Stability Workout

Important notes before beginning:

  • Begin with half the number of listed sets and half the number of listed reps (i.e. 1/4 of the total workout). Start with no added weights for exercises below that use them. Seriously, if you’re not used to this workout, you will be very sore and your legs will feel like jello. The sets, reps, and weights listed are for once you have fully acclimated to it, and can do it every day. Slowly ramp up over a few weeks once you’ve gotten used to it.
  • Please listen to your body. Pain is your body telling you something is wrong.
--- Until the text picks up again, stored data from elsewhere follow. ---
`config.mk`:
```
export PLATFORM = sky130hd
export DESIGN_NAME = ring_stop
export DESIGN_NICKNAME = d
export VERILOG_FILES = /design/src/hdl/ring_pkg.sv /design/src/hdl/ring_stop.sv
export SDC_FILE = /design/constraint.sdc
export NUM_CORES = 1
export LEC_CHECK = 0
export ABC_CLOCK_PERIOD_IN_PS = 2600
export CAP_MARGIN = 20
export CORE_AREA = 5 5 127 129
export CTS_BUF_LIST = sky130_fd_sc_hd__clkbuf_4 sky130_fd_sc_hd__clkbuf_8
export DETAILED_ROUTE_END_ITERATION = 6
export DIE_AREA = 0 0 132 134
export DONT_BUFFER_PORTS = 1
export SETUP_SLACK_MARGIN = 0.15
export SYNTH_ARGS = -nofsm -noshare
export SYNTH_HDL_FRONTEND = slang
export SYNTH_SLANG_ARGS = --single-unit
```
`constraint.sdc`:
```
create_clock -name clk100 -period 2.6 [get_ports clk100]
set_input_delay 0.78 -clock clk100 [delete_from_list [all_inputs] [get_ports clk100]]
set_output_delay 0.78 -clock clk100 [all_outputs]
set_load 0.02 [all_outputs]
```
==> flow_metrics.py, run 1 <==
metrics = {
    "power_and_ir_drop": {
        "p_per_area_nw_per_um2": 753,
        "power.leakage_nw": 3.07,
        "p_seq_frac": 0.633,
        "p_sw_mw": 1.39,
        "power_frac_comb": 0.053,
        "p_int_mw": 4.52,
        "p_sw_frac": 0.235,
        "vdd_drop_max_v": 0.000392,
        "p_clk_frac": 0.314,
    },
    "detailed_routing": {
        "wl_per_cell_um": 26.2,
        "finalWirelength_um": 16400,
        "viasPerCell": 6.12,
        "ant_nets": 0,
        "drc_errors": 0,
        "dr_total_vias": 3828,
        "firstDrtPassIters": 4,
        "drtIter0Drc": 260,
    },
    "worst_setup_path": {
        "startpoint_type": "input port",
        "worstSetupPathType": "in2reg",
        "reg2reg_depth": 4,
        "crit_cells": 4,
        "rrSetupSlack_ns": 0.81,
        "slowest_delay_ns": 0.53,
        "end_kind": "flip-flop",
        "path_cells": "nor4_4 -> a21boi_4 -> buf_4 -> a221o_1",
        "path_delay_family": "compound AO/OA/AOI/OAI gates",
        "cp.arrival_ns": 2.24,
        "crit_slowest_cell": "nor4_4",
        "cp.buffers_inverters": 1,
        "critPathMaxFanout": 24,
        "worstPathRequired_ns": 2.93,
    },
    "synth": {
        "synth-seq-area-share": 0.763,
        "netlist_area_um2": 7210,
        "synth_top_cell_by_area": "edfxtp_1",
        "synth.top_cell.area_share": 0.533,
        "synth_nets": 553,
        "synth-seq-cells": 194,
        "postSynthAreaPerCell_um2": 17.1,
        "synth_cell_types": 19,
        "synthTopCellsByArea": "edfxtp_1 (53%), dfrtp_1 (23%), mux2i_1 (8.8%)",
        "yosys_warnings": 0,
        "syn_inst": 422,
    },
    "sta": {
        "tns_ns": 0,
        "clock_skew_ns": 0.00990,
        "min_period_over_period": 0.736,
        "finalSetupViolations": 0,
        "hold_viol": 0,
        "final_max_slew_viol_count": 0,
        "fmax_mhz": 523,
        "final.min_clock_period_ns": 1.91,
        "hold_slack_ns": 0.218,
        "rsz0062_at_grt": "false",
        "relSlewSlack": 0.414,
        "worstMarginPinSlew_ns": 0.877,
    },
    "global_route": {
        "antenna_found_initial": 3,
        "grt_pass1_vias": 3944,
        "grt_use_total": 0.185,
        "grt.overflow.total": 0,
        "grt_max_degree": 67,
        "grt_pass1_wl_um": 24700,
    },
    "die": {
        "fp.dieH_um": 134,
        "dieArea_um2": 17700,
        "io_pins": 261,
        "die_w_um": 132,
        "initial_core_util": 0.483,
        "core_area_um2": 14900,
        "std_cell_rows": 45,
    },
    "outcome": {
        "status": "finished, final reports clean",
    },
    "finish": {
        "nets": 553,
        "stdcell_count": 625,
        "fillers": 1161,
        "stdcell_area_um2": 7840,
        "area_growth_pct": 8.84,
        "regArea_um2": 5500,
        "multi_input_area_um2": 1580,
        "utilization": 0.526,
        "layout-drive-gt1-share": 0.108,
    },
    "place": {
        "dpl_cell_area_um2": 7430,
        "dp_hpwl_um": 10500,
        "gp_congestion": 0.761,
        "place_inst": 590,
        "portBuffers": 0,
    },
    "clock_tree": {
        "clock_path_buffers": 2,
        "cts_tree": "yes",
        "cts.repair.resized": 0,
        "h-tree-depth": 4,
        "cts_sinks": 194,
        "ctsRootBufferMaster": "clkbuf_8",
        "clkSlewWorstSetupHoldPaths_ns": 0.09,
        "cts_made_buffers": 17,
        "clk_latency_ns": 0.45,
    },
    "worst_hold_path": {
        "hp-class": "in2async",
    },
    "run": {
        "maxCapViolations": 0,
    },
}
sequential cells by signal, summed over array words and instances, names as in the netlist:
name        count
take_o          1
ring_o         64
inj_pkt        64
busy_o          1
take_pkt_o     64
If something hurts, stop doing the workout. This may be the first time some of you have done a workout like this. It’s better to be safe than injured.
  • Form and mechanics are far more important than the number of sets and reps. Doing these slowly but with correct form is much better than quickly but with bad form. Bad form can actually cause injuries. Start slow, and learn to do it correctly.
  • If you don’t have a resistance band, contact the GHS coaches.
  • You’ll notice that there’s a ton of single leg exercises. That’s very intentional. It strengthens ankles a ton, which decreases likelihood of rolling or spraining it. For reference, Steph Curry’s ankles were awful his first few years in the NBA. He switched to mostly single leg exercises, and the rest is history. Stronger ankles also means your change of direction can be that much quicker.

And the actual workout:

  • Single leg chair squats — — 4 sets on each leg x 8 reps, so 8 sets total. Alternate legs. Make sure on the planted foot, the knee never goes forward of the toe.
  • Side step with resistance band — — 4 sets, each set = go sideways about 10 yards and come back. Alternate which sideways direction you go to start each set.
  • Skate step with resistance band —  — with the same process as side steps above, but go forwards / backwards instead of sideways. Make sure your hips are properly oriented. This video shows the resistance band around knees, I would recommend around ankles as shown in the side step video.
  • Single leg deadlifts — — 3 sets each leg x 8 reps. At a gym this can be done with kettlebells, but for home workouts you can just use a full gallon jug of water. Start with no weight, then after a week or two use a half gallon (= 4 pounds), then after another week or two use one gallon of water (= 8 pounds). For note, I can two leg deadlift 225 pounds. In comparison, my single leg deadlift record is only 30 pounds. Don’t try to overdo it, 8 pounds is already quite a bit.
  • Squat jumps — — 3 sets x 8 reps. Try to find a park bench (or similar) so you’re jumping from ground level to about 16 inches off the ground.
  • Single leg calf raises — — 3 sets each leg x 8 reps. The video shows regular two-legged calf raises, but the one-legged version is the same except for, well… only on one leg. It is really important to let your heels go below (“decline”) the step as far as you can — this exercise, especially the declination portion, is the only stretch / exercise that has been shown to prevent Achilles tendon injury.
  • Probably not to start, but something to slowly implement if you continue with this routine, is to time limit the entire workout. It forces time limits on the rest periods. For a person regularly doing this workout, it can be finished in about 35 minutes.